**What to do:** Write out, word for word, every line in the data below from the one containing "adders and majority gates: 2 / 2 / 2.13" to the one containing "o21ai | 5 | 5", both of them included.

Dataset entries:

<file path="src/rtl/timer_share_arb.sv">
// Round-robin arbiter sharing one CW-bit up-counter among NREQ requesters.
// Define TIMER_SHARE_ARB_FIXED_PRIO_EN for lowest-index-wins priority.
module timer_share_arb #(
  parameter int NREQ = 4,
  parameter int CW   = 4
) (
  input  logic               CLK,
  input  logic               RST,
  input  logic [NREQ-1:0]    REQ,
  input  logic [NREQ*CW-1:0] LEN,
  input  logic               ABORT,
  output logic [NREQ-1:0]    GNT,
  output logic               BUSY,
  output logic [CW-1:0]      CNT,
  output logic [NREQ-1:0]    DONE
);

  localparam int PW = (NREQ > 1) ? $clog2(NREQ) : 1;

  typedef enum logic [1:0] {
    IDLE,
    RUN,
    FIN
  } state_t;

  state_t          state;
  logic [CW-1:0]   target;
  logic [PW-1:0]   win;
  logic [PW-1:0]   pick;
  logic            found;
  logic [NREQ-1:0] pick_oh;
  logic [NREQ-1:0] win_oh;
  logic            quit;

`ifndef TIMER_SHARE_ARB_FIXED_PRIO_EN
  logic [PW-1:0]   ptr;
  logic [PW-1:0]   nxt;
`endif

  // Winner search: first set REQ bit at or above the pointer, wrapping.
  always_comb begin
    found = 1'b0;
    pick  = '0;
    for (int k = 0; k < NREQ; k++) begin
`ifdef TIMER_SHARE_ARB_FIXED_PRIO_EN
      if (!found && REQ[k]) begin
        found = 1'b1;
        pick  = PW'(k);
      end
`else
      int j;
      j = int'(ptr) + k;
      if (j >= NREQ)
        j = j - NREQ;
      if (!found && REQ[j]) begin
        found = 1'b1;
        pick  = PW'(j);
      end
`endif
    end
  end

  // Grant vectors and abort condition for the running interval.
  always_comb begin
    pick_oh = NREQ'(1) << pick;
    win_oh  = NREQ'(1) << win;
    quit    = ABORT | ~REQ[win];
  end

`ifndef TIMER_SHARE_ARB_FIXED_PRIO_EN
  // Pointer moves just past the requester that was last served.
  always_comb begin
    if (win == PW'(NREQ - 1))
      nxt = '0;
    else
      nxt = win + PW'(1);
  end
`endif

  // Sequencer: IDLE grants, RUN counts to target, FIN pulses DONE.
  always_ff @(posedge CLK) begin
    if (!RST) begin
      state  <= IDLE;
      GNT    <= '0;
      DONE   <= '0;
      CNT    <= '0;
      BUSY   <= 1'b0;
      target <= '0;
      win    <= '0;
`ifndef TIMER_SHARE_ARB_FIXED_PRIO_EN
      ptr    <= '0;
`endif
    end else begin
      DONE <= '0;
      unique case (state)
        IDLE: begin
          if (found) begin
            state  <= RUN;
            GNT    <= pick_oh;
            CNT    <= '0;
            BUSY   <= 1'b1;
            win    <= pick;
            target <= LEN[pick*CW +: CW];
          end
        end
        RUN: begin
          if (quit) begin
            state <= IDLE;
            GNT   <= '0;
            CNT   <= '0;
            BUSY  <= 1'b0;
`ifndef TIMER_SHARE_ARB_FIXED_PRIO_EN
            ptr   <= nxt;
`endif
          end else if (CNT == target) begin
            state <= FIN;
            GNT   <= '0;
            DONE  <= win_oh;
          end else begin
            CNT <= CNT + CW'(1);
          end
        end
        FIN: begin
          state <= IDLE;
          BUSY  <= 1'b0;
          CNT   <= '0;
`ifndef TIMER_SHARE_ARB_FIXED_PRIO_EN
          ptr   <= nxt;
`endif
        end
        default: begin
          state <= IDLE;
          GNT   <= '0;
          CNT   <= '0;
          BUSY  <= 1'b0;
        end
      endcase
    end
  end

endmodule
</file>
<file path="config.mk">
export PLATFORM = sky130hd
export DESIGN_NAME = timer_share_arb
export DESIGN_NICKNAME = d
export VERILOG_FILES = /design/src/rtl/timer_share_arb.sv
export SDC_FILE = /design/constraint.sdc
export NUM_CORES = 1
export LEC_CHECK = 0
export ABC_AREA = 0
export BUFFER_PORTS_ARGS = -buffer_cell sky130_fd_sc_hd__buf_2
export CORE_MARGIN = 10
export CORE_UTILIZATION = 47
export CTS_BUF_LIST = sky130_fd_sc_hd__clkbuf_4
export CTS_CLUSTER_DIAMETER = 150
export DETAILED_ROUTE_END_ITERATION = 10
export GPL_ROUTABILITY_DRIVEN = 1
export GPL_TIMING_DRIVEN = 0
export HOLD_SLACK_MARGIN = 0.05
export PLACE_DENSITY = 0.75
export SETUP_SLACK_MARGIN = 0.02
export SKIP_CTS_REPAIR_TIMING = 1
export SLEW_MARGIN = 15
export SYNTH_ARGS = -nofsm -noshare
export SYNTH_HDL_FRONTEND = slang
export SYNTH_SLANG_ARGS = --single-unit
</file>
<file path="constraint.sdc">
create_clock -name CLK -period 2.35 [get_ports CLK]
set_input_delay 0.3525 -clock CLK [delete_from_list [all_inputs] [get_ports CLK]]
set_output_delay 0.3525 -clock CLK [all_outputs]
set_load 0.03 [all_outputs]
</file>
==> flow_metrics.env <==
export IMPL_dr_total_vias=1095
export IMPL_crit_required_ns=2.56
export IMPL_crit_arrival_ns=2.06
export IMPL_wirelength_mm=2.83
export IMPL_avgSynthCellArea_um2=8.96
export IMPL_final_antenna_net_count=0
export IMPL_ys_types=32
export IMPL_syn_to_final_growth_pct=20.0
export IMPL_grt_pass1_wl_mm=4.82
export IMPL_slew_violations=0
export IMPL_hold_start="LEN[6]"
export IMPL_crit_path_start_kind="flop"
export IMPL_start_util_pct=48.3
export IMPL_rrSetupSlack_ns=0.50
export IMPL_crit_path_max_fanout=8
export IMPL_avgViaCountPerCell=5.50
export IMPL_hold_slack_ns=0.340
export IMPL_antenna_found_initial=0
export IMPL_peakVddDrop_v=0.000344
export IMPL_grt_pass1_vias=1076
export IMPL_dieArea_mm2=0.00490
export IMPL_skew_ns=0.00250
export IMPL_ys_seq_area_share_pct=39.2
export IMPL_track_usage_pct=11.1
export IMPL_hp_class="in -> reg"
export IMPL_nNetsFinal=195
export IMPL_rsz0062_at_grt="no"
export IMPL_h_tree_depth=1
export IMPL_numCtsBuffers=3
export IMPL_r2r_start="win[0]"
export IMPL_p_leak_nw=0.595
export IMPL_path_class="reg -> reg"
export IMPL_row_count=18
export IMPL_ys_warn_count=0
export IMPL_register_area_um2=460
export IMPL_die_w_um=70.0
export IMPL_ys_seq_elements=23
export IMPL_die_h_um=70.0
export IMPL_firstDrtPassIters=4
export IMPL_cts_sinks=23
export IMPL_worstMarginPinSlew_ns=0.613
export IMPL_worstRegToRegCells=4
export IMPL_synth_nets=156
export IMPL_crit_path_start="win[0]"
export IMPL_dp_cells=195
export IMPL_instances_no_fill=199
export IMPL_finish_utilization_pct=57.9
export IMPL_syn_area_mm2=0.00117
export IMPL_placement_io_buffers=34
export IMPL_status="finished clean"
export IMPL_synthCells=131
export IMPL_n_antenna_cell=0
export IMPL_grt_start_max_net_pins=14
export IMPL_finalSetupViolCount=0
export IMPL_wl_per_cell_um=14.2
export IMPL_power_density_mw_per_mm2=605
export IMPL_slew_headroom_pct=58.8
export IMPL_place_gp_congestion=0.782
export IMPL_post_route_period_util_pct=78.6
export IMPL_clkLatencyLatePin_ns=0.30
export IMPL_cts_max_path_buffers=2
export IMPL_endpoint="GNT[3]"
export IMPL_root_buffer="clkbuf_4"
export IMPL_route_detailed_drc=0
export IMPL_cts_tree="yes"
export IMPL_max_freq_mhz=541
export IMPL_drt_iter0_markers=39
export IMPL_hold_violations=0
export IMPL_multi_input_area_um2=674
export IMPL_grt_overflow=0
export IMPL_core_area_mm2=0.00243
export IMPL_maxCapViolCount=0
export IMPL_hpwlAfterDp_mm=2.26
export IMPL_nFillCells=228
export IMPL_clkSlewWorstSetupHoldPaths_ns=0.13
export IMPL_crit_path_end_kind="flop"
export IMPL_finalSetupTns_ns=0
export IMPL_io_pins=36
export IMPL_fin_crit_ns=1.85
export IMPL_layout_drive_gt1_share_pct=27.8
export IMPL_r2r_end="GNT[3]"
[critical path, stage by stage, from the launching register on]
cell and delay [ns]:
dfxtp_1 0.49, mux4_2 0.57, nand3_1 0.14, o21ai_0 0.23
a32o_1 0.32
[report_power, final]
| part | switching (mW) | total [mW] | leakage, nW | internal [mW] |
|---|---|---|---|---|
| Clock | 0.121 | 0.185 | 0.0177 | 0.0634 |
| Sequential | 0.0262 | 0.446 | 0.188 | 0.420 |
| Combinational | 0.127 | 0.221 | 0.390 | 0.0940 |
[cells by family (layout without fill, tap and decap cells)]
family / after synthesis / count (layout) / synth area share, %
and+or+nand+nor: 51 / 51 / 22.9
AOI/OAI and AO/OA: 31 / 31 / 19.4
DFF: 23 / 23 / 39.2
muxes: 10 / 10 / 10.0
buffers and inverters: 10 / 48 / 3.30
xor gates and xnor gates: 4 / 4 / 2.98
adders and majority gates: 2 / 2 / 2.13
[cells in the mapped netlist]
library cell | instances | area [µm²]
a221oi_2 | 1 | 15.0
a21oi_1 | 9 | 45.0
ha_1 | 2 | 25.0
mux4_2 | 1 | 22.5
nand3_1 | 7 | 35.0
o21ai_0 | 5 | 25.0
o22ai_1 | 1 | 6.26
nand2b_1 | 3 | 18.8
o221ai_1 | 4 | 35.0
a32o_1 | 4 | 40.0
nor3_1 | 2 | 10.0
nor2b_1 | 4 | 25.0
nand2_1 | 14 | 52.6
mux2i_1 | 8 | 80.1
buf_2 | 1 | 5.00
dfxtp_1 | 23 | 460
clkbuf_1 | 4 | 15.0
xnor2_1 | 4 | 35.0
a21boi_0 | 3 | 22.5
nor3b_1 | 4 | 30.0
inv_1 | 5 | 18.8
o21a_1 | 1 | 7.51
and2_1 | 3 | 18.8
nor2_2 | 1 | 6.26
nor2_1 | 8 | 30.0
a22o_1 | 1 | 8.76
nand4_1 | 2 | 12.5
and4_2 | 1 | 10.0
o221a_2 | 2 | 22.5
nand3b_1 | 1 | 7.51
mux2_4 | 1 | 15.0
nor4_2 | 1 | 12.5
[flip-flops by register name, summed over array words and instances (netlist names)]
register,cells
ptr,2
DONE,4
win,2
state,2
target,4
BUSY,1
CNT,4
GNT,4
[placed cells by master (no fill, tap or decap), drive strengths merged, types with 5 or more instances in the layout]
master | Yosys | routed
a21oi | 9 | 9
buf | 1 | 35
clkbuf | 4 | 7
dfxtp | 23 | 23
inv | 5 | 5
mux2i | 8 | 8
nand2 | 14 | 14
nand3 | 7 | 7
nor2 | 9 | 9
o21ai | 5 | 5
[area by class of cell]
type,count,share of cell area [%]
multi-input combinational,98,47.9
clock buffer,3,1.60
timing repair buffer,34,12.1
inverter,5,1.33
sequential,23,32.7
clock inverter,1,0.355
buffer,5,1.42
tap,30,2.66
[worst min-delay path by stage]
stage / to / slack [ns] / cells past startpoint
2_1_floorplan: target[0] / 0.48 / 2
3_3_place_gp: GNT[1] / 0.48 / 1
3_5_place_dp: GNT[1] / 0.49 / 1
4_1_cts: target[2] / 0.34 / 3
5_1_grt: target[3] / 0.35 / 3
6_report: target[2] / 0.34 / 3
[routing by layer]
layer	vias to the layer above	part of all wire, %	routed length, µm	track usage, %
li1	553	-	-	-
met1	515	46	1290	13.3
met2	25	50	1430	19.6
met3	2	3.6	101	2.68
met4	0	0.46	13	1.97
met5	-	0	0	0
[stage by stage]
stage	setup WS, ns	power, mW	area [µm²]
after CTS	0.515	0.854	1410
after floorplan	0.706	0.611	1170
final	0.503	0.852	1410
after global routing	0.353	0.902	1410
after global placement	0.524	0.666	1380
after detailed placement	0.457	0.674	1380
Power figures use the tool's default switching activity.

**Exercise answer:**
adders and majority gates: 2 / 2 / 2.13
[cells in the mapped netlist]
library cell | instances | area [µm²]
a221oi_2 | 1 | 15.0
a21oi_1 | 9 | 45.0
ha_1 | 2 | 25.0
mux4_2 | 1 | 22.5
nand3_1 | 7 | 35.0
o21ai_0 | 5 | 25.0
o22ai_1 | 1 | 6.26
nand2b_1 | 3 | 18.8
o221ai_1 | 4 | 35.0
a32o_1 | 4 | 40.0
nor3_1 | 2 | 10.0
nor2b_1 | 4 | 25.0
nand2_1 | 14 | 52.6
mux2i_1 | 8 | 80.1
buf_2 | 1 | 5.00
dfxtp_1 | 23 | 460
clkbuf_1 | 4 | 15.0
xnor2_1 | 4 | 35.0
a21boi_0 | 3 | 22.5
nor3b_1 | 4 | 30.0
inv_1 | 5 | 18.8
o21a_1 | 1 | 7.51
and2_1 | 3 | 18.8
nor2_2 | 1 | 6.26
nor2_1 | 8 | 30.0
a22o_1 | 1 | 8.76
nand4_1 | 2 | 12.5
and4_2 | 1 | 10.0
o221a_2 | 2 | 22.5
nand3b_1 | 1 | 7.51
mux2_4 | 1 | 15.0
nor4_2 | 1 | 12.5
[flip-flops by register name, summed over array words and instances (netlist names)]
register,cells
ptr,2
DONE,4
win,2
state,2
target,4
BUSY,1
CNT,4
GNT,4
[placed cells by master (no fill, tap or decap), drive strengths merged, types with 5 or more instances in the layout]
master | Yosys | routed
a21oi | 9 | 9
buf | 1 | 35
clkbuf | 4 | 7
dfxtp | 23 | 23
inv | 5 | 5
mux2i | 8 | 8
nand2 | 14 | 14
nand3 | 7 | 7
nor2 | 9 | 9
o21ai | 5 | 5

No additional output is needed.